> MATERIALS PROVIDED:
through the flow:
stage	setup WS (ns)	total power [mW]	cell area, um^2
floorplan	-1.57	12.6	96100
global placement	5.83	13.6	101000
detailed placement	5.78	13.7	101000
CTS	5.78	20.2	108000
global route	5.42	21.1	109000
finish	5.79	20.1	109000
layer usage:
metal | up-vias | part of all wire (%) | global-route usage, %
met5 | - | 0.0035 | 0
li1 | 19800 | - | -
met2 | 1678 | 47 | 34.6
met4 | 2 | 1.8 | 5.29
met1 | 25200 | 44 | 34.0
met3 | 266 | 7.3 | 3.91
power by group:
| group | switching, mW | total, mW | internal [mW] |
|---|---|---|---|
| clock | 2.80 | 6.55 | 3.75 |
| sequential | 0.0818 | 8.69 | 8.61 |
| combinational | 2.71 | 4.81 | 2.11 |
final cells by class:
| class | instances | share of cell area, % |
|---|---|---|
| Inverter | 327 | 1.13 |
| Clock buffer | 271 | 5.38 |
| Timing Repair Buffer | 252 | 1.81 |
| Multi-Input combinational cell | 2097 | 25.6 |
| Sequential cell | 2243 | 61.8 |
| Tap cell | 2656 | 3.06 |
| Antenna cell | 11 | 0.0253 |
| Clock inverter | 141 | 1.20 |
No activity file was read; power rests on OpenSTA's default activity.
==> config.mk <==
export PLATFORM = sky130hd
export DESIGN_NAME = base64url_stream_decoder_top_flat
export DESIGN_NICKNAME = d
export VERILOG_FILES = /design/src/hw/rtl/b64d_pkg.sv /design/src/hw/rtl/b64d_char_if.sv /design/src/hw/rtl/b64d_byte_if.sv /design/src/hw/rtl/b64d_front.sv /design/src/hw/rtl/b64d_queue.sv /design/src/hw/rtl/b64d_back.sv /design/src/hw/rtl/base64url_stream_decoder_top.sv /design/src/flat_wrapper.sv
export VERILOG_INCLUDE_DIRS = /design/src /design/src/hw/rtl
export SDC_FILE = /design/constraint.sdc
export NUM_CORES = 1
export LEC_CHECK = 0
export BUFFER_PORTS_ARGS = -buffer_cell sky130_fd_sc_hd__buf_4
export CORE_AREA = 2 2 121 123
export DETAILED_ROUTE_END_ITERATION = 16
export DIE_AREA = 0 0 123 125
export HOLD_SLACK_MARGIN = 0.02
export PLACE_DENSITY = 0.7
export SLEW_MARGIN = 30
export SYNTH_ARGS = -nofsm -noshare
export SYNTH_HDL_FRONTEND = slang
export SYNTH_HIERARCHICAL = 1
export SYNTH_SLANG_ARGS = --single-unit
==> constraint.sdc <==
create_clock -name i_clk -period 5.3 [get_ports i_clk]
set_clock_uncertainty 0.15 [all_clocks]
set_input_delay 1.06 -clock i_clk [delete_from_list [all_inputs] [get_ports i_clk]]
set_output_delay 1.06 -clock i_clk [all_outputs]
set_load 0.005 [all_outputs]
==> src/hw/rtl/base64url_stream_decoder_top_macros.svh <==
// Assertion macros used by the base64url decoder top level.
// Expects i_clk and i_rst_n in the scope where a macro is used.
`ifndef BASE64URL_STREAM_DECODER_TOP_MACROS_SVH
`define BASE64URL_STREAM_DECODER_TOP_MACROS_SVH

// Checks a property at every rising clock edge outside reset.
`define B64D_ASSERT(lbl, prop, msg) \
    lbl: assert property (@(posedge i_clk) disable iff (!i_rst_n) prop) else $error(msg);

// Checks that a condition in one cycle is followed by another in the next cycle.
`define B64D_ASSERT_NEXT(lbl, ante, cons, msg) \
    lbl: assert property (@(posedge i_clk) disable iff (!i_rst_n) (ante) |=> (cons)) \
        else $error(msg);

`endif

==> src/hw/rtl/b64d_pkg.sv <==
// Package of the base64url decoder: character codes, the sextet lookup and
// the quartet word that travels from the front end to the byte serializer.
`timescale 1ns / 1ps

package b64d_pkg;

    localparam int QUEUE_DEPTH = 4;

    localparam logic [7:0] CHAR_UPPER_A = 8'h41;
    localparam logic [7:0] CHAR_UPPER_Z = 8'h5A;
    localparam logic [7:0] CHAR_LOWER_A = 8'h61;
    localparam logic [7:0] CHAR_LOWER_Z = 8'h7A;
    localparam logic [7:0] CHAR_ZERO    = 8'h30;
    localparam logic [7:0] CHAR_NINE    = 8'h39;
    localparam logic [7:0] CHAR_PLUS    = 8'h2B;
    localparam logic [7:0] CHAR_MINUS   = 8'h2D;
    localparam logic [7:0] CHAR_SLASH   = 8'h2F;
    localparam logic [7:0] CHAR_UNDER   = 8'h5F;
    localparam logic [7:0] CHAR_EQUALS  = 8'h3D;

    localparam logic [7:0] LOWER_BASE   = 8'd26;
    localparam logic [7:0] DIGIT_BASE   = 8'd52;
    localparam logic [5:0] SEXTET_PLUS  = 6'd62;
    localparam logic [5:0] SEXTET_SLASH = 6'd63;

    // Byte keep mask of an invalid marker: only the upper byte, which is zero.
    localparam logic [2:0] KEEP_MARKER  = 3'b100;

    // Position of the next character inside its quartet.
    typedef enum logic [3:0] {
        PLACE_FIRST  = 4'b0001,
        PLACE_SECOND = 4'b0010,
        PLACE_THIRD  = 4'b0100,
        PLACE_FOURTH = 4'b1000
    } t_place;

    typedef struct packed {
        logic       is_pad;
        logic       is_bad;
        logic [5:0] value;
    } t_sextet;

    // One queued quartet: three candidate bytes, which of them go out, and flags.
    typedef struct packed {
        logic [23:0] triple;
        logic [2:0]  keep;
        logic        last;
        logic        invalid;
    } t_quartet;

    typedef struct packed {
        logic full;
        logic empty;
    } t_queue_status;

    function automatic t_sextet sextet_of(input logic [7:0] ch);
        t_sextet s;
        s.is_pad = 1'b0;
        s.is_bad = 1'b0;
        s.value  = 6'd0;
        if (ch inside {[CHAR_UPPER_A:CHAR_UPPER_Z]}) begin
            s.value = 6'(ch - CHAR_UPPER_A);
        end else if (ch inside {[CHAR_LOWER_A:CHAR_LOWER_Z]}) begin
            s.value = 6'(ch - CHAR_LOWER_A + LOWER_BASE);
        end else if (ch inside {[CHAR_ZERO:CHAR_NINE]}) begin
            s.value = 6'(ch - CHAR_ZERO + DIGIT_BASE);
        end else if (ch == CHAR_PLUS || ch == CHAR_MINUS) begin
            s.value = SEXTET_PLUS;
        end else if (ch == CHAR_SLASH || ch == CHAR_UNDER) begin
            s.value = SEXTET_SLASH;
        end else if (ch == CHAR_EQUALS) begin
            s.is_pad = 1'b1;
        end else begin
            s.is_bad = 1'b1;
        end
        return s;
    endfunction

endpackage
<file path="config.mk">
export PLATFORM = sky130hd
export DESIGN_NAME = per_id_wait_detour_gate
export DESIGN_NICKNAME = d
export VERILOG_FILES = /design/src/hdl/pwdg_pkg.sv /design/src/hdl/pwdg_span.sv /design/src/hdl/per_id_wait_detour_gate.sv
export SDC_FILE = /design/constraint.sdc
export NUM_CORES = 2
export LEC_CHECK = 0
export BUFFER_PORTS_ARGS = -buffer_cell sky130_fd_sc_hd__buf_2
export CELL_PAD_IN_SITES_DETAIL_PLACEMENT = 0
export CELL_PAD_IN_SITES_GLOBAL_PLACEMENT = 1
export CORE_MARGIN = 4
export CORE_UTILIZATION = 34
export CTS_CLUSTER_DIAMETER = 50
export CTS_CLUSTER_SIZE = 10
export DETAILED_ROUTE_END_ITERATION = 8
export GPL_ROUTABILITY_DRIVEN = 0
export PLACE_DENSITY_LB_ADDON = 0.1
export SKIP_LAST_GASP = 1
export SYNTH_ARGS = -nofsm -noshare
export SYNTH_HDL_FRONTEND = slang
export SYNTH_SLANG_ARGS = --single-unit
export TNS_END_PERCENT = 20
</file>
<file path="constraint.sdc">
create_clock -name clk -period 13.95 [get_ports clk]
set_clock_uncertainty 0.05 [all_clocks]
set_input_delay 1.395 -clock clk [delete_from_list [all_inputs] [get_ports clk]]
set_output_delay 1.395 -clock clk [all_outputs]
set_load 0.005 [all_outputs]
</file>
## src/hdl/akf_pkg.sv

```systemverilog
// ----------------------------------------------------------------------------
// akf_pkg
// shared types and constants for the angle kalman filter
// ----------------------------------------------------------------------------
`default_nettype none
package akf_pkg;
   localparam int unsigned WordWidth = 32;
   localparam int unsigned CsrIdxWidth = 2;
   localparam logic [30:0] AngleNoiseReset = 31'd16777;
   localparam logic [30:0] BiasNoiseReset = 31'd50332;
   localparam logic [30:0] MeasureNoiseReset = 31'd503316;
   localparam logic [31:0] StepTimeReset = 32'd2684355;

   localparam logic [1:0] CSR_ANGLE_NOISE = 2'd0;
   localparam logic [1:0] CSR_BIAS_NOISE = 2'd1;
   localparam logic [1:0] CSR_MEASURE_NOISE = 2'd2;
   localparam logic [1:0] CSR_STEP_TIME = 2'd3;

   typedef enum logic [4:0] {
      ST_IDLE, ST_RATE, ST_M_ANG, ST_ANG, ST_M_T1, ST_INNER, ST_M_PAA, ST_PAA,
      ST_PAB, ST_PBA, ST_M_PBB, ST_PBB, ST_DIV0, ST_K0, ST_DIV1, ST_K1, ST_Y,
      ST_M_C0, ST_C0, ST_M_C1, ST_C1, ST_M_C2, ST_C2, ST_M_C3, ST_C3,
      ST_M_C4, ST_C4, ST_M_C5, ST_C5, ST_OUT
   } state_type;

   // signed saturation of a wide value to 32 bits
   function automatic logic signed [31:0] sat32(input logic signed [65:0] v);
      if (v > 66'sd2147483647) return 32'sh7fffffff;
      if (v < -66'sd2147483648) return 32'sh80000000;
      return v[31:0];
   endfunction
endpackage
`default_nettype wire

```

## src/hdl/akf_if.sv

```systemverilog
// ----------------------------------------------------------------------------
// akf_req_if / akf_rsp_if
// valid/ready channels of the filter
// ----------------------------------------------------------------------------
`default_nettype none
interface akf_req_if;
   logic valid;
   logic ready;
   logic signed [31:0] measured_angle;
   logic signed [31:0] measured_rate;
   logic force_angle;
   modport source(output valid, measured_angle, measured_rate, force_angle,
                  input ready);
   modport sink(input valid, measured_angle, measured_rate, force_angle,
                output ready);
endinterface

interface akf_rsp_if;
   logic valid;
   logic ready;
   logic signed [31:0] filtered_angle;
   logic signed [31:0] bias_estimate;
   modport source(output valid, filtered_angle, bias_estimate, input ready);
   modport sink(input valid, filtered_angle, bias_estimate, output ready);
endinterface
`default_nettype wire

```

## src/hdl/akf_serial_mul.sv

```systemverilog
// ----------------------------------------------------------------------------
// akf_serial_mul
// bit-serial signed multiply, 33 x 33 bits, one bit per cycle, rounded shift
// ----------------------------------------------------------------------------
`default_nettype none
module akf_serial_mul (
   input  wire logic               clock,
   input  wire logic               reset,
   input  wire logic               start,
   input  wire logic signed [32:0] a,
   input  wire logic signed [32:0] b,
   input  wire logic               shift24,
   output logic                    done,
   output logic signed [65:0]      result
);
   logic signed [65:0] acc_ff, acc_in;
   logic signed [65:0] mcand_ff, mcand_in;
   logic [32:0] mplier_ff, mplier_in;
   logic [5:0] count_ff, count_in;
   logic busy_ff, busy_in;
   logic done_ff, done_in;
   logic sh24_ff, sh24_in;
   logic signed [65:0] rnd;

   always_comb begin
      acc_in = acc_ff;
      mcand_in = mcand_ff;
      mplier_in = mplier_ff;
      count_in = count_ff;
      busy_in = busy_ff;
      done_in = 1'b0;
      sh24_in = sh24_ff;
      if (start) begin
         acc_in = '0;
         mcand_in = 66'(a);
         mplier_in = b;
         count_in = '0;
         busy_in = 1'b1;
         sh24_in = shift24;
      end else if (busy_ff) begin
         // top multiplier bit carries negative weight
         if (mplier_ff[0]) begin
            if (count_ff == 6'd32) acc_in = acc_ff - mcand_ff;
            else acc_in = acc_ff + mcand_ff;
         end
         mcand_in = mcand_ff <<< 1;
         mplier_in = mplier_ff >> 1;
         count_in = count_ff + 6'd1;
         if (count_ff == 6'd32) begin
            busy_in = 1'b0;
            done_in = 1'b1;
         end
      end
   end

   always_ff @(posedge clock) begin
      if (reset) begin
         busy_ff <= 1'b0;
         done_ff <= 1'b0;
         count_ff <= '0;
      end else begin
         busy_ff <= busy_in;
         done_ff <= done_in;
         count_ff <= count_in;
      end
      acc_ff <= acc_in;
      mcand_ff <= mcand_in;
      mplier_ff <= mplier_in;
      sh24_ff <= sh24_in;
   end

   always_comb begin
      if (sh24_ff) rnd = (acc_ff + 66'sd8388608) >>> 24;
      else rnd = (acc_ff + 66'sd2147483648) >>> 32;
   end
   assign done = done_ff;
   assign result = rnd;
endmodule
`default_nettype wire

```

## src/hdl/akf_serial_div.sv

```systemverilog
// ----------------------------------------------------------------------------
// akf_serial_div
// restoring divide, one quotient bit per cycle, truncates toward zero
// ----------------------------------------------------------------------------
`default_nettype none
module akf_serial_div (
   input  wire logic               clock,
   input  wire logic               reset,
   input  wire logic               start,
   input  wire logic signed [31:0] num,
   input  wire logic signed [32:0] den,
   output logic                    done,
   output logic signed [31:0]      gain
);
   // |num|*2^24 fits in 56 bits
   logic [55:0] quo_ff, quo_in;
   logic [56:0] rem_ff, rem_in;
   logic [32:0] dmag_ff, dmag_in;
   logic neg_ff, neg_in, zero_ff, zero_in;
   logic [5:0] count_ff, count_in;
   logic busy_ff, busy_in, done_ff, done_in;
   logic [56:0] trial;
   logic [31:0] nmag;
   logic [56:0] qsat;

   always_comb begin
      quo_in = quo_ff;
      rem_in = rem_ff;
      dmag_in = dmag_ff;
      neg_in = neg_ff;
      zero_in = zero_ff;
      count_in = count_ff;
      busy_in = busy_ff;
      done_in = 1'b0;
      nmag = num[31] ? 32'(-num) : 32'(num);
      trial = {rem_ff[55:0], quo_ff[55]} - {24'd0, dmag_ff};
      if (start) begin
         quo_in = {nmag, 24'd0};
         rem_in = '0;
         dmag_in = den[32] ? 33'(-den) : 33'(den);
         neg_in = num[31] ^ den[32];
         zero_in = (den == 33'sd0);
         count_in = '0;
         busy_in = 1'b1;
      end else if (busy_ff) begin
         if (!trial[56]) begin
            rem_in = trial;
            quo_in = {quo_ff[54:0], 1'b1};
         end else begin
            rem_in = {rem_ff[55:0], quo_ff[55]};
            quo_in = {quo_ff[54:0], 1'b0};
         end
         count_in = count_ff + 6'd1;
         if (count_ff == 6'd55) begin
            busy_in = 1'b0;
            done_in = 1'b1;
         end
      end
   end

   always_ff @(posedge clock) begin
      if (reset) begin
         busy_ff <= 1'b0;
         done_ff <= 1'b0;
         count_ff <= '0;
      end else begin
         busy_ff <= busy_in;
         done_ff <= done_in;
         count_ff <= count_in;
      end
      quo_ff <= quo_in;
      rem_ff <= rem_in;
      dmag_ff <= dmag_in;
      neg_ff <= neg_in;
      zero_ff <= zero_in;
   end

   always_comb begin
      qsat = neg_ff ? -{1'b0, quo_ff} : {1'b0, quo_ff};
      if (zero_ff) gain = '0;
      else gain = akf_pkg::sat32(66'(signed'(qsat)));
   end
   assign done = done_ff;
endmodule
`default_nettype wire

```

## src/hdl/angle_kalman_filter.sv

```systemverilog
// ----------------------------------------------------------------------------
// angle_kalman_filter
// two-state angle/bias kalman filter, fixed point, bit-serial arithmetic
// ----------------------------------------------------------------------------
// One request beat gives one response beat. A force beat goes straight to
// ST_OUT, which sets the registered response valid; a filter beat first runs
// ten bit-serial multiplies, two restoring divides and five further steps,
// all run one after another on a single multiplier and a single divider. The
// request side is closed while an item is in work or its response waits, so
// the next beat is taken at the earliest in the cycle after the response beat.
`default_nettype none
module angle_kalman_filter (
   input  wire logic       clock,
   input  wire logic       reset,
   akf_req_if.sink         req,
   akf_rsp_if.source       rsp,
   input  wire logic       csr_write,
   input  wire logic [akf_pkg::CsrIdxWidth-1:0] csr_index,
   input  wire logic [31:0] csr_data
);
   typedef logic signed [31:0] w_type;
   akf_pkg::state_type state_ff, state_in;
   logic [30:0] qa_ff, qb_ff, r_ff;
   logic [31:0] dt_ff;
   w_type ang_ff, bias_ff, paa_ff, pab_ff, pba_ff, pbb_ff;
   w_type z_ff, w_ff, t_ff, k0_ff, k1_ff, y_ff, p00_ff, p01_ff;
   w_type ang_in, bias_in, paa_in, pab_in, pba_in, pbb_in;
   w_type z_in, w_in, t_in, k0_in, k1_in, y_in, p00_in, p01_in;
   logic rv_ff, rv_in;
   logic mstart, m24, mdone, dstart, ddone;
   logic signed [32:0] ma, mb, dden;
   logic signed [65:0] mres;
   w_type dnum, dgain;

   akf_serial_mul u_mul (.clock, .reset, .start(mstart), .a(ma), .b(mb),
      .shift24(m24), .done(mdone), .result(mres));
   akf_serial_div u_div (.clock, .reset, .start(dstart), .num(dnum),
      .den(dden), .done(ddone), .gain(dgain));

   function automatic logic signed [65:0] x(input w_type v);
      return 66'(v);
   endfunction

   always_comb begin
      state_in = state_ff;
      {ang_in, bias_in, paa_in, pab_in, pba_in, pbb_in} =
         {ang_ff, bias_ff, paa_ff, pab_ff, pba_ff, pbb_ff};
      {z_in, w_in, t_in, k0_in, k1_in, y_in, p00_in, p01_in} =
         {z_ff, w_ff, t_ff, k0_ff, k1_ff, y_ff, p00_ff, p01_ff};
      rv_in = rv_ff;
      mstart = 1'b0;
      m24 = 1'b0;
      ma = '0;
      mb = '0;
      dstart = 1'b0;
      dnum = paa_ff;
      dden = 33'(paa_ff) + 33'(signed'({2'b0, r_ff}));
      if (rv_ff && rsp.ready) rv_in = 1'b0;
      case (state_ff)
         akf_pkg::ST_IDLE: begin
            if (req.valid && !rv_ff) begin
               z_in = req.measured_angle;
               w_in = req.measured_rate;
               if (req.force_angle) begin
                  ang_in = req.measured_angle;
                  state_in = akf_pkg::ST_OUT;
               end else state_in = akf_pkg::ST_RATE;
            end
         end
         akf_pkg::ST_RATE: begin
            t_in = akf_pkg::sat32(x(w_ff) - x(bias_ff));
            state_in = akf_pkg::ST_M_ANG;
         end
         akf_pkg::ST_M_ANG: begin
            mstart = 1'b1; ma = 33'({1'b0, dt_ff}); mb = 33'(t_ff);
            state_in = akf_pkg::ST_ANG;
         end
         akf_pkg::ST_ANG: if (mdone) begin
            ang_in = akf_pkg::sat32(x(ang_ff) + mres);
            state_in = akf_pkg::ST_M_T1;
         end
         akf_pkg::ST_M_T1: begin
            mstart = 1'b1; ma = 33'({1'b0, dt_ff}); mb = 33'(pbb_ff);
            state_in = akf_pkg::ST_INNER;
         end
         akf_pkg::ST_INNER: if (mdone) begin
            t_in = mres[31:0]; // |dt*pbb| < 2^31
            y_in = akf_pkg::sat32(mres - x(pab_ff) - x(pba_ff) +
                                  66'(signed'({1'b0, qa_ff})));
            state_in = akf_pkg::ST_M_PAA;
         end
         akf_pkg::ST_M_PAA: begin
            mstart = 1'b1; ma = 33'({1'b0, dt_ff}); mb = 33'(y_ff);
            state_in = akf_pkg::ST_PAA;
         end
         akf_pkg::ST_PAA: if (mdone) begin
            paa_in = akf_pkg::sat32(x(paa_ff) + mres);
            state_in = akf_pkg::ST_PAB;
         end
         akf_pkg::ST_PAB: begin
            pab_in = akf_pkg::sat32(x(pab_ff) - x(t_ff));
            state_in = akf_pkg::ST_PBA;
         end
         akf_pkg::ST_PBA: begin
            pba_in = akf_pkg::sat32(x(pba_ff) - x(t_ff));
            state_in = akf_pkg::ST_M_PBB;
         end
         akf_pkg::ST_M_PBB: begin
            mstart = 1'b1; ma = 33'({2'b0, qb_ff}); mb = 33'({1'b0, dt_ff});
            state_in = akf_pkg::ST_PBB;
         end
         akf_pkg::ST_PBB: if (mdone) begin
            pbb_in = akf_pkg::sat32(x(pbb_ff) + mres);
            state_in = akf_pkg::ST_DIV0;
         end
         akf_pkg::ST_DIV0: begin
            dstart = 1'b1; dnum = paa_ff;
            state_in = akf_pkg::ST_K0;
         end
         akf_pkg::ST_K0: if (ddone) begin
            k0_in = dgain;
            state_in = akf_pkg::ST_DIV1;
         end
         akf_pkg::ST_DIV1: begin
            dstart = 1'b1; dnum = pba_ff;
            state_in = akf_pkg::ST_K1;
         end
         akf_pkg::ST_K1: if (ddone) begin
            k1_in = dgain;
            state_in = akf_pkg::ST_Y;
         end
         akf_pkg::ST_Y: begin
            y_in = akf_pkg::sat32(x(z_ff) - x(ang_ff));
            p00_in = paa_ff;
            p01_in = pab_ff;
            state_in = akf_pkg::ST_M_C0;
         end
         akf_pkg::ST_M_C0: begin
            mstart = 1'b1; m24 = 1'b1; ma = 33'(k0_ff); mb = 33'(y_ff);
            state_in = akf_pkg::ST_C0;
         end
         akf_pkg::ST_C0: if (mdone) begin
            ang_in = akf_pkg::sat32(x(ang_ff) + mres);
            state_in = akf_pkg::ST_M_C1;
         end
         akf_pkg::ST_M_C1: begin
            mstart = 1'b1; m24 = 1'b1; ma = 33'(k1_ff); mb = 33'(y_ff);
            state_in = akf_pkg::ST_C1;
         end
         akf_pkg::ST_C1: if (mdone) begin
            bias_in = akf_pkg::sat32(x(bias_ff) + mres);
            state_in = akf_pkg::ST_M_C2;
         end
         akf_pkg::ST_M_C2: begin
            mstart = 1'b1; m24 = 1'b1; ma = 33'(k0_ff); mb = 33'(p00_ff);
            state_in = akf_pkg::ST_C2;
         end
         akf_pkg::ST_C2: if (mdone) begin
            paa_in = akf_pkg::sat32(x(paa_ff) - mres);
            state_in = akf_pkg::ST_M_C3;
         end
         akf_pkg::ST_M_C3: begin
            mstart = 1'b1; m24 = 1'b1; ma = 33'(k0_ff); mb = 33'(p01_ff);
            state_in = akf_pkg::ST_C3;
         end
         akf_pkg::ST_C3: if (mdone) begin
            pab_in = akf_pkg::sat32(x(pab_ff) - mres);
            state_in = akf_pkg::ST_M_C4;
         end
         akf_pkg::ST_M_C4: begin
            mstart = 1'b1; m24 = 1'b1; ma = 33'(k1_ff); mb = 33'(p00_ff);
            state_in = akf_pkg::ST_C4;
         end
         akf_pkg::ST_C4: if (mdone) begin
            pba_in = akf_pkg::sat32(x(pba_ff) - mres);
            state_in = akf_pkg::ST_M_C5;
         end
         akf_pkg::ST_M_C5: begin
            mstart = 1'b1; m24 = 1'b1; ma = 33'(k1_ff); mb = 33'(p01_ff);
            state_in = akf_pkg::ST_C5;
         end
         akf_pkg::ST_C5: if (mdone) begin
            pbb_in = akf_pkg::sat32(x(pbb_ff) - mres);
            state_in = akf_pkg::ST_OUT;
         end
         akf_pkg::ST_OUT: begin
            rv_in = 1'b1;
            state_in = akf_pkg::ST_IDLE;
         end
         default: state_in = akf_pkg::ST_IDLE;
      endcase
   end

   assign req.ready = (state_ff == akf_pkg::ST_IDLE) && !rv_ff;
   assign rsp.valid = rv_ff;
   assign rsp.filtered_angle = ang_ff;
   assign rsp.bias_estimate = bias_ff;

   always_ff @(posedge clock) begin
      if (reset) begin
         state_ff <= akf_pkg::ST_IDLE;
         rv_ff <= 1'b0;
         qa_ff <= akf_pkg::AngleNoiseReset;
         qb_ff <= akf_pkg::BiasNoiseReset;
         r_ff <= akf_pkg::MeasureNoiseReset;
         dt_ff <= akf_pkg::StepTimeReset;
         {ang_ff, bias_ff, paa_ff, pab_ff, pba_ff, pbb_ff} <= '0;
      end else begin
         state_ff <= state_in;
         rv_ff <= rv_in;
         {ang_ff, bias_ff, paa_ff, pab_ff, pba_ff, pbb_ff} <=
            {ang_in, bias_in, paa_in, pab_in, pba_in, pbb_in};
         if (csr_write) begin
            case (csr_index)
               akf_pkg::CSR_ANGLE_NOISE: qa_ff <= csr_data[30:0];
               akf_pkg::CSR_BIAS_NOISE: qb_ff <= csr_data[30:0];
               akf_pkg::CSR_MEASURE_NOISE: r_ff <= csr_data[30:0];
               akf_pkg::CSR_STEP_TIME: dt_ff <= csr_data;
               default: ;
            endcase
         end
      end
      {z_ff, w_ff, t_ff, k0_ff, k1_ff, y_ff, p00_ff, p01_ff} <=
         {z_in, w_in, t_in, k0_in, k1_in, y_in, p00_in, p01_in};
   end
endmodule
`default_nettype wire

```

## src/flat_wrapper.sv

```systemverilog
// flat-port wrapper written by rule: the top's interface ports become plain ports
module angle_kalman_filter_flat 
  (clock, reset, csr_write, csr_index, csr_data, req_valid, req_measured_angle, req_measured_rate, req_force_angle, req_ready, rsp_valid, rsp_filtered_angle, rsp_bias_estimate, rsp_ready);
  akf_req_if req_i ();
  akf_rsp_if rsp_i ();
  input  wire logic clock;
  input  wire logic reset;
  input  wire logic csr_write;
  input  wire logic [akf_pkg::CsrIdxWidth-1:0] csr_index;
  input  wire logic [31:0] csr_data;
  input wire logic [$bits(req_i.valid)-1:0] req_valid;
  input wire logic [$bits(req_i.measured_angle)-1:0] req_measured_angle;
  input wire logic [$bits(req_i.measured_rate)-1:0] req_measured_rate;
  input wire logic [$bits(req_i.force_angle)-1:0] req_force_angle;
  output wire logic [$bits(req_i.ready)-1:0] req_ready;
  output wire logic [$bits(rsp_i.valid)-1:0] rsp_valid;
  output wire logic [$bits(rsp_i.filtered_angle)-1:0] rsp_filtered_angle;
  output wire logic [$bits(rsp_i.bias_estimate)-1:0] rsp_bias_estimate;
  input wire logic [$bits(rsp_i.ready)-1:0] rsp_ready;
  assign req_i.valid = req_valid;
  assign req_i.measured_angle = req_measured_angle;
  assign req_i.measured_rate = req_measured_rate;
  assign req_i.force_angle = req_force_angle;
  assign req_ready = req_i.ready;
  assign rsp_valid = rsp_i.valid;
  assign rsp_filtered_angle = rsp_i.filtered_angle;
  assign rsp_bias_estimate = rsp_i.bias_estimate;
  assign rsp_i.ready = rsp_ready;
  angle_kalman_filter u_core (.clock(clock), .reset(reset), .req(req_i), .rsp(rsp_i), .csr_write(csr_write), .csr_index(csr_index), .csr_data(csr_data));
endmodule
```

## config.mk

```make
export PLATFORM = sky130hd
export DESIGN_NAME = angle_kalman_filter_flat
export DESIGN_NICKNAME = d
export VERILOG_FILES = /design/src/hdl/akf_pkg.sv /design/src/hdl/akf_if.sv /design/src/hdl/akf_serial_mul.sv /design/src/hdl/akf_serial_div.sv /design/src/hdl/angle_kalman_filter.sv /design/src/flat_wrapper.sv
export SDC_FILE = /design/constraint.sdc
export NUM_CORES = 2
export LEC_CHECK = 0
export ABC_AREA = 1
export BUFFER_PORTS_ARGS = -buffer_cell sky130_fd_sc_hd__buf_4
export CORE_MARGIN = 2
export CORE_UTILIZATION = 40
export CTS_CLUSTER_SIZE = 30
export DETAILED_ROUTE_END_ITERATION = 10
export PLACE_DENSITY = 0.66
export SETUP_SLACK_MARGIN = 0.15
export SYNTH_ARGS = -nofsm -noshare
export SYNTH_HDL_FRONTEND = slang
export SYNTH_SLANG_ARGS = --single-unit
export TNS_END_PERCENT = 30
```

## constraint.sdc

```tcl
create_clock -name clock -period 16 [get_ports clock]
set_input_delay 4.8 -clock clock [delete_from_list [all_inputs] [get_ports clock]]
set_output_delay 4.8 -clock clock [all_outputs]
set_load 0.1 [all_outputs]
```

> DIRECTIONS FOR THIS TASK: The answer must be every line from the records above that contains the word "AngleNoiseReset", copied out.

> RESPONSE FOR THIS EXERCISE:
   localparam logic [30:0] AngleNoiseReset = 31'd16777;
         qa_ff <= akf_pkg::AngleNoiseReset;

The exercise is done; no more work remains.